*** Data to process Section Begins ***
### src/rtl/core/wss_useq.sv
module wss_useq (
    input  logic           i_clk,
    input  logic           i_rst_n,
    input  wss_pkg::t_stat i_stat,
    output wss_pkg::t_ctrl o_ctrl
);

    import wss_pkg::*;

    t_step  r_step;
    t_step  n_step;
    t_ucode uword;
    logic   cond_true;

    assign uword = ucode_rom(r_step);

    // Branch condition select
    always_comb begin
        unique case (uword.cond)
            C_ALWAYS:   cond_true = 1'b1;
            C_GO:       cond_true = i_stat.go;
            C_CLR_LAST: cond_true = i_stat.clr_last;
            C_K_LAST:   cond_true = i_stat.k_last;
            C_DIV_LAST: cond_true = i_stat.div_last;
            C_OUT_FREE: cond_true = i_stat.out_free;
            default:    cond_true = 1'b1;
        endcase
    end

    // Next step
    always_comb begin
        n_step = cond_true ? uword.tgt_t : uword.tgt_f;
    end

    // Control outputs
    always_comb begin
        o_ctrl = uword.ctrl;
    end

    // Step counter, clearing pass first after reset
    always_ff @(posedge i_clk) begin
        if (!i_rst_n) begin
            r_step <= S_CLR;
        end else begin
            r_step <= n_step;
        end
    end

    a_out_to_idle: assert property (@(posedge i_clk) disable iff (!i_rst_n)
        (r_step == S_OUT && i_stat.out_free) |=> (r_step == S_IDLE))
        else $error("sequencer did not return to idle after result");

endmodule
==> src/sv/bdg_pkg.sv <==
// ----------------------------------------------------------------------------
// bdg_pkg
// Shared types and constants for the button debounce and gesture decoder.
// ----------------------------------------------------------------------------
package bdg_pkg;

    // register file geometry
    localparam int unsigned CFG_ADDR_W = 4;
    localparam int unsigned CFG_DATA_W = 32;
    localparam int unsigned THR_W      = 16;
    localparam int unsigned TIME_W     = 32;
    localparam int unsigned CNT_W      = 4;

    // register byte addresses
    localparam logic [CFG_ADDR_W-1:0] ADDR_DEBOUNCE  = 4'h0;
    localparam logic [CFG_ADDR_W-1:0] ADDR_MULTI_GAP = 4'h4;
    localparam logic [CFG_ADDR_W-1:0] ADDR_LONG_HOLD = 4'h8;

    // register reset values
    localparam logic [THR_W-1:0] DEBOUNCE_RST  = 16'd20;
    localparam logic [THR_W-1:0] MULTI_GAP_RST = 16'd250;
    localparam logic [THR_W-1:0] LONG_HOLD_RST = 16'd2000;

    // press count saturation
    localparam logic [CNT_W-1:0] CNT_MAX = '1;

    // one input beat
    typedef struct packed {
        logic              raw_level;
        logic [TIME_W-1:0] now_ms;
    } bdg_in_t;

    // one result beat
    typedef struct packed {
        logic             button_level;
        logic             gesture_valid;
        logic [CNT_W-1:0] gesture_presses;
        logic             gesture_long;
    } bdg_out_t;

    // thresholds handed from the register file to the engine
    typedef struct packed {
        logic [THR_W-1:0] deb_thr;
        logic [THR_W-1:0] gap_thr;
        logic [THR_W-1:0] hold_thr;
    } bdg_cfg_t;

endpackage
*** Data to process Section Ends ***
Required action: Reproduce the entries above in full and exactly.

Written answer:
### src/rtl/core/wss_useq.sv
module wss_useq (
    input  logic           i_clk,
    input  logic           i_rst_n,
    input  wss_pkg::t_stat i_stat,
    output wss_pkg::t_ctrl o_ctrl
);

    import wss_pkg::*;

    t_step  r_step;
    t_step  n_step;
    t_ucode uword;
    logic   cond_true;

    assign uword = ucode_rom(r_step);

    // Branch condition select
    always_comb begin
        unique case (uword.cond)
            C_ALWAYS:   cond_true = 1'b1;
            C_GO:       cond_true = i_stat.go;
            C_CLR_LAST: cond_true = i_stat.clr_last;
            C_K_LAST:   cond_true = i_stat.k_last;
            C_DIV_LAST: cond_true = i_stat.div_last;
            C_OUT_FREE: cond_true = i_stat.out_free;
            default:    cond_true = 1'b1;
        endcase
    end

    // Next step
    always_comb begin
        n_step = cond_true ? uword.tgt_t : uword.tgt_f;
    end

    // Control outputs
    always_comb begin
        o_ctrl = uword.ctrl;
    end

    // Step counter, clearing pass first after reset
    always_ff @(posedge i_clk) begin
        if (!i_rst_n) begin
            r_step <= S_CLR;
        end else begin
            r_step <= n_step;
        end
    end

    a_out_to_idle: assert property (@(posedge i_clk) disable iff (!i_rst_n)
        (r_step == S_OUT && i_stat.out_free) |=> (r_step == S_IDLE))
        else $error("sequencer did not return to idle after result");

endmodule
==> src/sv/bdg_pkg.sv <==
// ----------------------------------------------------------------------------
// bdg_pkg
// Shared types and constants for the button debounce and gesture decoder.
// ----------------------------------------------------------------------------
package bdg_pkg;

    // register file geometry
    localparam int unsigned CFG_ADDR_W = 4;
    localparam int unsigned CFG_DATA_W = 32;
    localparam int unsigned THR_W      = 16;
    localparam int unsigned TIME_W     = 32;
    localparam int unsigned CNT_W      = 4;

    // register byte addresses
    localparam logic [CFG_ADDR_W-1:0] ADDR_DEBOUNCE  = 4'h0;
    localparam logic [CFG_ADDR_W-1:0] ADDR_MULTI_GAP = 4'h4;
    localparam logic [CFG_ADDR_W-1:0] ADDR_LONG_HOLD = 4'h8;

    // register reset values
    localparam logic [THR_W-1:0] DEBOUNCE_RST  = 16'd20;
    localparam logic [THR_W-1:0] MULTI_GAP_RST = 16'd250;
    localparam logic [THR_W-1:0] LONG_HOLD_RST = 16'd2000;

    // press count saturation
    localparam logic [CNT_W-1:0] CNT_MAX = '1;

    // one input beat
    typedef struct packed {
        logic              raw_level;
        logic [TIME_W-1:0] now_ms;
    } bdg_in_t;

    // one result beat
    typedef struct packed {
        logic             button_level;
        logic             gesture_valid;
        logic [CNT_W-1:0] gesture_presses;
        logic             gesture_long;
    } bdg_out_t;

    // thresholds handed from the register file to the engine
    typedef struct packed {
        logic [THR_W-1:0] deb_thr;
        logic [THR_W-1:0] gap_thr;
        logic [THR_W-1:0] hold_thr;
    } bdg_cfg_t;

endpackage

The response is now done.